Task instructions: Lines below starting with the line with "switching, mW |" and going on through the line with "No change in" must be output exactly; the rest of the records must be left out.

Source information:
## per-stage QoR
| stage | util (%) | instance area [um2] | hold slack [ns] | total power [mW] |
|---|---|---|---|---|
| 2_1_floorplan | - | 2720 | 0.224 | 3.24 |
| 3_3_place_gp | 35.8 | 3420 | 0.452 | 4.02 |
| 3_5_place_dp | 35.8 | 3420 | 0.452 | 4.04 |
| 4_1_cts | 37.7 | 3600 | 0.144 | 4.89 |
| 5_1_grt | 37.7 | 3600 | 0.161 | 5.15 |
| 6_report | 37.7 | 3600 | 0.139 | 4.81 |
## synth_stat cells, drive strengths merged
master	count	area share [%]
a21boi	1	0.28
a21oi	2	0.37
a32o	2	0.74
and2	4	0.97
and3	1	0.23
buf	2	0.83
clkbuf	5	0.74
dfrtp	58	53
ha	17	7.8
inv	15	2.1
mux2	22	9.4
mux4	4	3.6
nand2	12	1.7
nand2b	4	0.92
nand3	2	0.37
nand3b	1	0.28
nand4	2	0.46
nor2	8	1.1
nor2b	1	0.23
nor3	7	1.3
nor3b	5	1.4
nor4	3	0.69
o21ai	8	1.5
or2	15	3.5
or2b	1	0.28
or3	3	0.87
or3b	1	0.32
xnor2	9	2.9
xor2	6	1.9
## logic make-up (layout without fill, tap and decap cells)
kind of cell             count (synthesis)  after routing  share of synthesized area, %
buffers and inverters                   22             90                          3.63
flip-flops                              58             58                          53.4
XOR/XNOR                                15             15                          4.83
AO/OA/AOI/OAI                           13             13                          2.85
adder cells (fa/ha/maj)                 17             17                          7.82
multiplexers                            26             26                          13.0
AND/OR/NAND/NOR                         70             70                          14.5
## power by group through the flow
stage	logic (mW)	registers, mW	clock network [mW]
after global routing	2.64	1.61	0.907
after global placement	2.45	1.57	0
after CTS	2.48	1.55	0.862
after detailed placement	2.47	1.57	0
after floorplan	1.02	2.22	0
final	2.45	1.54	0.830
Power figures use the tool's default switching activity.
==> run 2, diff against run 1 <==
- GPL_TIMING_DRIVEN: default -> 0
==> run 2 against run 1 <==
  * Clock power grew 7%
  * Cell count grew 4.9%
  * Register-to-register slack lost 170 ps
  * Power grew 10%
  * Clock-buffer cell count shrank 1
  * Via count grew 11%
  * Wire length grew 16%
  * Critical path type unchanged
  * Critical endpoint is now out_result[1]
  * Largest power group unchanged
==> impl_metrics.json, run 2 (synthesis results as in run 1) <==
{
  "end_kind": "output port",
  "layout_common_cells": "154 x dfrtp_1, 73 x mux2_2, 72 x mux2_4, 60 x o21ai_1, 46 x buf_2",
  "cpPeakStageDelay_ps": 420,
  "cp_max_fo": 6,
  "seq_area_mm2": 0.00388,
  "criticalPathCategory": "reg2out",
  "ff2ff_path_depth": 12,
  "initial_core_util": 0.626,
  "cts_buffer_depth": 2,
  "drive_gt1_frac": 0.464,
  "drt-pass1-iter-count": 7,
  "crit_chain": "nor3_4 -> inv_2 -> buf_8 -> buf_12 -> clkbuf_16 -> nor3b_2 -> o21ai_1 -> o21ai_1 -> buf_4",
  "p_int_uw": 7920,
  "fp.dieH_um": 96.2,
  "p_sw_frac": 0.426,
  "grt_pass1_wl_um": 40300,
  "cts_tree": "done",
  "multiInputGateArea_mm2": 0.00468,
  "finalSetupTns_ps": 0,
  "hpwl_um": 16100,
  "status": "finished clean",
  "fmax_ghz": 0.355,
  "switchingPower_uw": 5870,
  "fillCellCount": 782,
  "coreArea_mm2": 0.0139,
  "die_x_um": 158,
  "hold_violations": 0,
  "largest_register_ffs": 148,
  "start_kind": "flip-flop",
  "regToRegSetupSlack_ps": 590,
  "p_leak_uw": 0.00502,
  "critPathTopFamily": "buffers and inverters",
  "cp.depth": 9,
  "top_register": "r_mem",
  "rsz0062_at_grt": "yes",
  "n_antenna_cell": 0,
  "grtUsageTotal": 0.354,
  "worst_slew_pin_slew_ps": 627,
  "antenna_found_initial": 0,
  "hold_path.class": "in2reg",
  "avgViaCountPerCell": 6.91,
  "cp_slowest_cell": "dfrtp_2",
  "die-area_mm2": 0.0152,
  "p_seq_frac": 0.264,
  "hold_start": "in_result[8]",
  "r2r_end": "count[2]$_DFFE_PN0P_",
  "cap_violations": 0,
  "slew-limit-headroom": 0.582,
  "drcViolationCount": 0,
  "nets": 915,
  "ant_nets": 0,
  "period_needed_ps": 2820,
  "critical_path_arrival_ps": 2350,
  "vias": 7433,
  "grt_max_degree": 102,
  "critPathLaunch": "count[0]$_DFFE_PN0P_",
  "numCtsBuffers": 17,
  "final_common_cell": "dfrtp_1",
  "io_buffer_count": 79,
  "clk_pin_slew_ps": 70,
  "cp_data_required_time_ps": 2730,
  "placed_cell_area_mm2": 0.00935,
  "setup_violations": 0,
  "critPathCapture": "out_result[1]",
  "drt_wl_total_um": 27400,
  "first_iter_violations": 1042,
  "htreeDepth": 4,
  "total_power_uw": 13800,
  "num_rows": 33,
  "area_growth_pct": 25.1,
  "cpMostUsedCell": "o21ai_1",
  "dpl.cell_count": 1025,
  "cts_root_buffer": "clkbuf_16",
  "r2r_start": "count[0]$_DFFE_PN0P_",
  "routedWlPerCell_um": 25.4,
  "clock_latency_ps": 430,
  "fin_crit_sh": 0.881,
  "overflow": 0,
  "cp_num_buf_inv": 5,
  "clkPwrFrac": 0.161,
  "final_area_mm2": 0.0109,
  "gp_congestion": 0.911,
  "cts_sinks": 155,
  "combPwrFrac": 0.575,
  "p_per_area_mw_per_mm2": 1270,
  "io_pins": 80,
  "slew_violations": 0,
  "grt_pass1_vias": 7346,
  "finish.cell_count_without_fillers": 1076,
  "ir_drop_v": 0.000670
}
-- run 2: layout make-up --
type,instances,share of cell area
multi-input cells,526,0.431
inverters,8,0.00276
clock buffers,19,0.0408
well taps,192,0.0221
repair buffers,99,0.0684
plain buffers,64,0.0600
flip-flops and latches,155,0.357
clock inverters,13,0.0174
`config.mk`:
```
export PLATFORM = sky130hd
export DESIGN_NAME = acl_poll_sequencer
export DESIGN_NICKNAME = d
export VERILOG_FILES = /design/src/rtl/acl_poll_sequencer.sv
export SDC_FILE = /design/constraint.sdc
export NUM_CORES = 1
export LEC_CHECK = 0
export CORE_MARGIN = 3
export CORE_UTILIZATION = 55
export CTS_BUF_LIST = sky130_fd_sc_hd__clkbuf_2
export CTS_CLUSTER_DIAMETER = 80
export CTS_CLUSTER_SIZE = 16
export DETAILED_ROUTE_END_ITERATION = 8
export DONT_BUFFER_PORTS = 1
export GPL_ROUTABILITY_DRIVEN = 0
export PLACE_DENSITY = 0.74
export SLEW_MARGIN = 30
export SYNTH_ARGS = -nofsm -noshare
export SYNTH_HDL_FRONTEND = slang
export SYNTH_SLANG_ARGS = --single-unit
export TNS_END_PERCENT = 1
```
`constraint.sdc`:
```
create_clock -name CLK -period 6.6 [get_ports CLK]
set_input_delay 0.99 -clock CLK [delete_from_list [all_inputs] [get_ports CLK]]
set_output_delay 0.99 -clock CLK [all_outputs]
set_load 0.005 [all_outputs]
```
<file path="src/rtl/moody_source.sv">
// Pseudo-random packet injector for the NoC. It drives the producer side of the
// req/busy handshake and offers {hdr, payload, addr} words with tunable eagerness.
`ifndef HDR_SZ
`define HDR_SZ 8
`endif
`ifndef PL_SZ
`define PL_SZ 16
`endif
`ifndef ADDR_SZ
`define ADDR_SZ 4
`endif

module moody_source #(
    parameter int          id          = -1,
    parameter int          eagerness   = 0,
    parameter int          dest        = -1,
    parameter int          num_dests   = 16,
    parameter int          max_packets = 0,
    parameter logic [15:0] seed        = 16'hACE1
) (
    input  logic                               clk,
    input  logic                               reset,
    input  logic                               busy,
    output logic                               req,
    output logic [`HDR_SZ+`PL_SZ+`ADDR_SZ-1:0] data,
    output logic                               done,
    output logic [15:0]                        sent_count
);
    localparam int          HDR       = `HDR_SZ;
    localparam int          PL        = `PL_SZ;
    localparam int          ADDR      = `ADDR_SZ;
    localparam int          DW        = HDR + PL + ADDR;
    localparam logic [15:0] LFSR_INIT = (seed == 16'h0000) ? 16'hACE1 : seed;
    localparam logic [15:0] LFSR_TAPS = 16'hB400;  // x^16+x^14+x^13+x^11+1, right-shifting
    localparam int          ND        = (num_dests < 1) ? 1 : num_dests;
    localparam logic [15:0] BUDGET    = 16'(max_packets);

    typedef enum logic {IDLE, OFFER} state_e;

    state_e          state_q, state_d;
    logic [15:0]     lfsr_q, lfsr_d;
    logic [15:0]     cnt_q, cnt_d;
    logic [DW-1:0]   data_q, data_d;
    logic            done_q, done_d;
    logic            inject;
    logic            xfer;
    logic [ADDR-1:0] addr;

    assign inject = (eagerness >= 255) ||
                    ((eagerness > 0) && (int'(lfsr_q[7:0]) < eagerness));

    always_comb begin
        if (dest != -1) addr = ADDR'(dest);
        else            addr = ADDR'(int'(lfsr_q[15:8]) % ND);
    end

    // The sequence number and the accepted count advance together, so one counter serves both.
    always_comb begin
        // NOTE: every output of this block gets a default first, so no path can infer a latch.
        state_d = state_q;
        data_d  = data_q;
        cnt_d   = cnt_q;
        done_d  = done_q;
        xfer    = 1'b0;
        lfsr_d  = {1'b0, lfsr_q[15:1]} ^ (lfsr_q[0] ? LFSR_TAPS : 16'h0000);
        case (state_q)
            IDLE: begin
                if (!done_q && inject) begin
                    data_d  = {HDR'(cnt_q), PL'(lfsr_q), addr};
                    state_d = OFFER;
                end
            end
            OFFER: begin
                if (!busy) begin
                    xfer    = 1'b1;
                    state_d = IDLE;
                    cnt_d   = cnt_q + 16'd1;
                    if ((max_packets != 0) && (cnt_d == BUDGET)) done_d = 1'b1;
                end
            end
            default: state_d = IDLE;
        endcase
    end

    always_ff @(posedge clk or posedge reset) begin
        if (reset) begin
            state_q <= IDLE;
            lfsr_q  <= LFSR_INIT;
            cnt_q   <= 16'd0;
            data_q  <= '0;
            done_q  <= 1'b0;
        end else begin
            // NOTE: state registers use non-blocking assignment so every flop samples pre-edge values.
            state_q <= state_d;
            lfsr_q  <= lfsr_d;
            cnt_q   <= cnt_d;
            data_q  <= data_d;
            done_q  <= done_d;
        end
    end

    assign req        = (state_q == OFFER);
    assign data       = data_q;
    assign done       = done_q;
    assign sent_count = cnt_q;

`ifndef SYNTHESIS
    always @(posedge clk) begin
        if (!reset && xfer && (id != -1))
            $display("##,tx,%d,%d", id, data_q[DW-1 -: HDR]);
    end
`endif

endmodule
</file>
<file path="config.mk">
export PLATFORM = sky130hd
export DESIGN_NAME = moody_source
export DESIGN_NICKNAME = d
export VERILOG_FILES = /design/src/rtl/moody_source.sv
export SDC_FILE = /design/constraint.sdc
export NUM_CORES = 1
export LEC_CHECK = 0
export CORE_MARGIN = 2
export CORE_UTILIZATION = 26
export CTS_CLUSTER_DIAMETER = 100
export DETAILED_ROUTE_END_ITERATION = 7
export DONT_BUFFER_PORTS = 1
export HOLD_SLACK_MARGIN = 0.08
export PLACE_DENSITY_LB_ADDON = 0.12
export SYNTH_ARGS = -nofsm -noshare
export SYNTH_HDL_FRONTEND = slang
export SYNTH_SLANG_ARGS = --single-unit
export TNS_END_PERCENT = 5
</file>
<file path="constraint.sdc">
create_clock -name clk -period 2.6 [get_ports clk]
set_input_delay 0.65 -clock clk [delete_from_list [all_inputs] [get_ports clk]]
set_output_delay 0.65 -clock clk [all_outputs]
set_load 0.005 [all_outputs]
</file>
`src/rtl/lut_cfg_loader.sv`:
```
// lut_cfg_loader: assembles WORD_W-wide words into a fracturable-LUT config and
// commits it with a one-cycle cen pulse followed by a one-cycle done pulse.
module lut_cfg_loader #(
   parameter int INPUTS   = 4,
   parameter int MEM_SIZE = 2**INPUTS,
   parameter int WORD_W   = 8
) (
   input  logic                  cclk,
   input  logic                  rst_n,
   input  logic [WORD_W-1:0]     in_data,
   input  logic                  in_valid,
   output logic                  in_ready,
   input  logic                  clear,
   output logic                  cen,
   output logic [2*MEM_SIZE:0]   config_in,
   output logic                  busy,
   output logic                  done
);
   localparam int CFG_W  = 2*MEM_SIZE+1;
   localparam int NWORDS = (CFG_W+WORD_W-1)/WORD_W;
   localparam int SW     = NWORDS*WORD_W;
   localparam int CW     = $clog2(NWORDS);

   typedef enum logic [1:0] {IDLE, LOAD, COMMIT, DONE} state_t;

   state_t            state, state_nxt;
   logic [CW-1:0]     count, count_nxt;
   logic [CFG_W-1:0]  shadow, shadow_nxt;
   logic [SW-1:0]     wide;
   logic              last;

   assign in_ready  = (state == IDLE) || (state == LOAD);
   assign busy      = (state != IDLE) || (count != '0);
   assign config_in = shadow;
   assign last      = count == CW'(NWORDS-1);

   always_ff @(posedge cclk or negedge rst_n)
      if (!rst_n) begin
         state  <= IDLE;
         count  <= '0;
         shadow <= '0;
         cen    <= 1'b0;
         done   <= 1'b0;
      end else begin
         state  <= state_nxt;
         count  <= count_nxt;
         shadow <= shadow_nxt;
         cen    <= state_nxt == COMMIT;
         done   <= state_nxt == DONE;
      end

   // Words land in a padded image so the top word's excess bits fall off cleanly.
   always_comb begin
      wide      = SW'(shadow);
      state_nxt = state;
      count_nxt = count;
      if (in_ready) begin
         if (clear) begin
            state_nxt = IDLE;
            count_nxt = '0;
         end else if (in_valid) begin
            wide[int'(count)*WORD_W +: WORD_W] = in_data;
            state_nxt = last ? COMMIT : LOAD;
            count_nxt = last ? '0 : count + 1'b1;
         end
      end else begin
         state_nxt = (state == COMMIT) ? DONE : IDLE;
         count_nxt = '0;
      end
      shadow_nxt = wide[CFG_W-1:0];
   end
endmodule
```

* * *

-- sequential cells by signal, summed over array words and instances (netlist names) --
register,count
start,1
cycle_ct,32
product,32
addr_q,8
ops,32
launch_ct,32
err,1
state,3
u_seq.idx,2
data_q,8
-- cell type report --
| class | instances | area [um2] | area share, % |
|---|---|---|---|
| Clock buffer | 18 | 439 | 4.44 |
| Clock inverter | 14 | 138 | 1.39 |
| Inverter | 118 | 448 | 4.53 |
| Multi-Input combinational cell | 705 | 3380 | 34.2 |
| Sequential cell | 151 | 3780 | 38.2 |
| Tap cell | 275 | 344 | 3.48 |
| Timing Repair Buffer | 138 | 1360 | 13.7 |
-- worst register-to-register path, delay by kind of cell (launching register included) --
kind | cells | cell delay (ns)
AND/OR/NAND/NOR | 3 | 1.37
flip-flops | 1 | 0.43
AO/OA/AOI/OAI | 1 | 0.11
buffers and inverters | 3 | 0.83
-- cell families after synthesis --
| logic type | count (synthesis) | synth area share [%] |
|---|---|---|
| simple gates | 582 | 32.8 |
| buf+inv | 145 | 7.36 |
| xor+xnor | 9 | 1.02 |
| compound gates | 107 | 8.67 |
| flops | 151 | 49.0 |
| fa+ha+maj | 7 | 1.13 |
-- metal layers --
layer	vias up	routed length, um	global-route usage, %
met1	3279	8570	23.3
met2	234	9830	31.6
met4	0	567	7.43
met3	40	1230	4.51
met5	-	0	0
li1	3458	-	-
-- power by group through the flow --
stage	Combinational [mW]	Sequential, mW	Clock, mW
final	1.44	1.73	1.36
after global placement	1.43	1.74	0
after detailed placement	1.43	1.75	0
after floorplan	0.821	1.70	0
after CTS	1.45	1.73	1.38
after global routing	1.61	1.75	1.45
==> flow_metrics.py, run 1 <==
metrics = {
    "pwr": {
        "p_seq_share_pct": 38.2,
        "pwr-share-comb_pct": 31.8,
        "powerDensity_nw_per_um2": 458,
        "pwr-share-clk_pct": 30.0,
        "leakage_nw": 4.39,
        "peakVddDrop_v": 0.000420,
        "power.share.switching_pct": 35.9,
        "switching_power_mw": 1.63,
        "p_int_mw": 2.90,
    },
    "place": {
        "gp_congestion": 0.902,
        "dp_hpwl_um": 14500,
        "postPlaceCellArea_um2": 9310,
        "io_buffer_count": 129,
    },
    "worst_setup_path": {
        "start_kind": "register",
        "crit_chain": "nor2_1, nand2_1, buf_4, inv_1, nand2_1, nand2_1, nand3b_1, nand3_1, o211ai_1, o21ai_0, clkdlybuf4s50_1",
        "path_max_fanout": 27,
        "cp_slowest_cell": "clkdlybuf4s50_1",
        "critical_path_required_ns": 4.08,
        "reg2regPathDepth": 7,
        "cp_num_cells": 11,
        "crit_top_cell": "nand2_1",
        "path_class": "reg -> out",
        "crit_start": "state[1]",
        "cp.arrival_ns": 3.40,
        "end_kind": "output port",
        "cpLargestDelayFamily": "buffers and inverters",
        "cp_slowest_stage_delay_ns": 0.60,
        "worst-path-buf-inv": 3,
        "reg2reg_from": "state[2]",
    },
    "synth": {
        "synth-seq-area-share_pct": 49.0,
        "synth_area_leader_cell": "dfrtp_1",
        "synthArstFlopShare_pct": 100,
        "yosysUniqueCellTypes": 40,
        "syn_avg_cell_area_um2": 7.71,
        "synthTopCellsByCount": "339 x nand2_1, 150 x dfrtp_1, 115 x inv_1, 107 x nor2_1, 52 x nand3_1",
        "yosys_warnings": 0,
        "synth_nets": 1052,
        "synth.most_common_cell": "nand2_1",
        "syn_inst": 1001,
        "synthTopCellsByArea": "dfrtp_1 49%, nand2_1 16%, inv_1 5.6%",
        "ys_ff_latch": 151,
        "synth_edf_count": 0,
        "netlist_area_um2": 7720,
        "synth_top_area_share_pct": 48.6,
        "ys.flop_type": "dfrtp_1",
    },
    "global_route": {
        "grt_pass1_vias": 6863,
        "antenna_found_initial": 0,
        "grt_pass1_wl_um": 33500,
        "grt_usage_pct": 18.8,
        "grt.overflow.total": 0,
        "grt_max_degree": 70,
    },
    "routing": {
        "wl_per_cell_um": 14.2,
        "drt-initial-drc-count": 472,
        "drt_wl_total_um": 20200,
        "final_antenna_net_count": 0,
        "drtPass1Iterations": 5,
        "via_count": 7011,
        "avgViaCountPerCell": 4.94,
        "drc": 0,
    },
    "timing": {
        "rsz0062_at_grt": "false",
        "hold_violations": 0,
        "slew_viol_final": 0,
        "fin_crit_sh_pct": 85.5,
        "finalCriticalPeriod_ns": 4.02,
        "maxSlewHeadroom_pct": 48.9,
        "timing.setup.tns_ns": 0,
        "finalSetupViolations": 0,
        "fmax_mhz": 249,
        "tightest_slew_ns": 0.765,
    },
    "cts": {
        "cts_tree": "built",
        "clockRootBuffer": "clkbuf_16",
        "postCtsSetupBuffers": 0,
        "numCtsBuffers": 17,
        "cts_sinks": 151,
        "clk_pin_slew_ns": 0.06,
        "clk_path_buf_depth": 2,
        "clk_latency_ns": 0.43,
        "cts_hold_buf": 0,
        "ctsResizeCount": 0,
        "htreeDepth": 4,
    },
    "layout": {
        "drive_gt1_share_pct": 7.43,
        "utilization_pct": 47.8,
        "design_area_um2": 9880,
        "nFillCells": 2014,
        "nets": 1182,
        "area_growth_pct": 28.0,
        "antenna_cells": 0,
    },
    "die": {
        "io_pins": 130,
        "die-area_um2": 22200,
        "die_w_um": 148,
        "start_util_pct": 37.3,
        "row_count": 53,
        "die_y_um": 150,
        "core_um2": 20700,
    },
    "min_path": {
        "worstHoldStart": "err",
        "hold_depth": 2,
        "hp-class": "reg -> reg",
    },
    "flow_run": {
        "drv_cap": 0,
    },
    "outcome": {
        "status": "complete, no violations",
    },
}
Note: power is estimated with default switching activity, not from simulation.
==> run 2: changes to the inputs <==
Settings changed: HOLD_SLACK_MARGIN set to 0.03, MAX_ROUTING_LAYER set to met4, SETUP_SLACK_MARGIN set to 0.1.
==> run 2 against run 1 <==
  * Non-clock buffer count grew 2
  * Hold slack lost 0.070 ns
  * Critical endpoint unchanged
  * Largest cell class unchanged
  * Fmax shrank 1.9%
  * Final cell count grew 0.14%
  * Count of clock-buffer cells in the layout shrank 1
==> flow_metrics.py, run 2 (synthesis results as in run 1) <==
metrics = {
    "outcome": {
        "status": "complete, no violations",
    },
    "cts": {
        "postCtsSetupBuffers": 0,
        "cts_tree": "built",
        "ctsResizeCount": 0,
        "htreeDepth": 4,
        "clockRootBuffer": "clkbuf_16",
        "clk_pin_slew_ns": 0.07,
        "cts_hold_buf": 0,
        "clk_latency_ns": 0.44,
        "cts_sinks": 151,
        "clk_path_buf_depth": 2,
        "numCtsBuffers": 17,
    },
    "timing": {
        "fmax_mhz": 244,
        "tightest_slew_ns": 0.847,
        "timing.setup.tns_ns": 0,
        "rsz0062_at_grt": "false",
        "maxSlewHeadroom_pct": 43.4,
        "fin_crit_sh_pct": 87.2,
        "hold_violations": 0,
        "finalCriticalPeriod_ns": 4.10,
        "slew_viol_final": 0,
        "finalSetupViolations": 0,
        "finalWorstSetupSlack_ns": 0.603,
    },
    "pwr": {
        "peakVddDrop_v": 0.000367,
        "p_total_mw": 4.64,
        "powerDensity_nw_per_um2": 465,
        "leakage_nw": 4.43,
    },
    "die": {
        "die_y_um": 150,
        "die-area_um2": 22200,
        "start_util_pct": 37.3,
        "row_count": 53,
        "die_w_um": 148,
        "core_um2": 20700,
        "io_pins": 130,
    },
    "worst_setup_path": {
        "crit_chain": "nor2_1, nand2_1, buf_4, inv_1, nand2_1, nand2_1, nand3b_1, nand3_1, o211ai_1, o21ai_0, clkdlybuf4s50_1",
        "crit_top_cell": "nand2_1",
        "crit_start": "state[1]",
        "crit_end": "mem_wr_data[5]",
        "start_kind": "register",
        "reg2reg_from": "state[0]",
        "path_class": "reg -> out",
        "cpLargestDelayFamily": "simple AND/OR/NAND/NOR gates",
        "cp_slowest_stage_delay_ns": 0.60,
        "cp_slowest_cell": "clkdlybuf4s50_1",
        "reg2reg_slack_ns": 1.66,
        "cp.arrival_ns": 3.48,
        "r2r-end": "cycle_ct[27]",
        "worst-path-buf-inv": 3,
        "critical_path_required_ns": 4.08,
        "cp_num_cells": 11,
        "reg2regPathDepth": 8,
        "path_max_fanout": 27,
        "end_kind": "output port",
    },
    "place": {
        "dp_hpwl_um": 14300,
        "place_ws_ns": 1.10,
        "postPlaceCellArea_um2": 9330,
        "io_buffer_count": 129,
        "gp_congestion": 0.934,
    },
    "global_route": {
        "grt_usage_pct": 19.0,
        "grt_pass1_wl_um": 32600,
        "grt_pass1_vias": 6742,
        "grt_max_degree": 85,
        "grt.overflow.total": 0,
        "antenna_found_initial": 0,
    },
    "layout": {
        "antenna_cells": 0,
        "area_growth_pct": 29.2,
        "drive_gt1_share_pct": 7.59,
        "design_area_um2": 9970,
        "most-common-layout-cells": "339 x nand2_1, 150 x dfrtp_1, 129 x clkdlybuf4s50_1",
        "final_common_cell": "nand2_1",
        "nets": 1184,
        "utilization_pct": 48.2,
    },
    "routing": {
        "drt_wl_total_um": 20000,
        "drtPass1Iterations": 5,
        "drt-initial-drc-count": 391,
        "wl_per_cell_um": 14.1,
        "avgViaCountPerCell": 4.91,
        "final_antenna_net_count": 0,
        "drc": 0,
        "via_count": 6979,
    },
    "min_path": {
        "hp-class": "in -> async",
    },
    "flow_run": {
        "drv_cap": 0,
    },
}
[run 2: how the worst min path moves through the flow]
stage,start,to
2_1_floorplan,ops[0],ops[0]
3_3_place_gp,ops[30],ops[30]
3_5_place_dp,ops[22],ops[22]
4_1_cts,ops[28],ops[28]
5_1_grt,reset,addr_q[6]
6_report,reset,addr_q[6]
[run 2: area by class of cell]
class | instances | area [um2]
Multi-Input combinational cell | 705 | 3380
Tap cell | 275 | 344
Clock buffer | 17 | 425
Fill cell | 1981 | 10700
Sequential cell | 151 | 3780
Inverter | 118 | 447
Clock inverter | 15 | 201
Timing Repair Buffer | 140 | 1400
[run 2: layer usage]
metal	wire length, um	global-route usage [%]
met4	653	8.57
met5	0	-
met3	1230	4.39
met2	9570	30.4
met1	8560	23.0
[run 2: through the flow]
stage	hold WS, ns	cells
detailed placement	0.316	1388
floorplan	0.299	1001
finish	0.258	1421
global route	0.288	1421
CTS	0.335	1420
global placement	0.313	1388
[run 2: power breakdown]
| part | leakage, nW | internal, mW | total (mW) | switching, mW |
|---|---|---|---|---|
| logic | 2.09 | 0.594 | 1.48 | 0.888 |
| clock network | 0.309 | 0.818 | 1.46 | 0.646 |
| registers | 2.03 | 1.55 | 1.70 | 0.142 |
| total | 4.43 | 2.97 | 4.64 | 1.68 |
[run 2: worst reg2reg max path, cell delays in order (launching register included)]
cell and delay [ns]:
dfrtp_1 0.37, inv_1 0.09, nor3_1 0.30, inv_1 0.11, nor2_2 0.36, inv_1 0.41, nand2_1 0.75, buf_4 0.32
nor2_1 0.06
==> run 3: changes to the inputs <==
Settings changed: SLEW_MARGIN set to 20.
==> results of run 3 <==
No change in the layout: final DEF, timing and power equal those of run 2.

Response to this exercise:
| part | leakage, nW | internal, mW | total (mW) | switching, mW |
|---|---|---|---|---|
| logic | 2.09 | 0.594 | 1.48 | 0.888 |
| clock network | 0.309 | 0.818 | 1.46 | 0.646 |
| registers | 2.03 | 1.55 | 1.70 | 0.142 |
| total | 4.43 | 2.97 | 4.64 | 1.68 |
[run 2: worst reg2reg max path, cell delays in order (launching register included)]
cell and delay [ns]:
dfrtp_1 0.37, inv_1 0.09, nor3_1 0.30, inv_1 0.11, nor2_2 0.36, inv_1 0.41, nand2_1 0.75, buf_4 0.32
nor2_1 0.06
==> run 3: changes to the inputs <==
Settings changed: SLEW_MARGIN set to 20.
==> results of run 3 <==
No change in the layout: final DEF, timing and power equal those of run 2.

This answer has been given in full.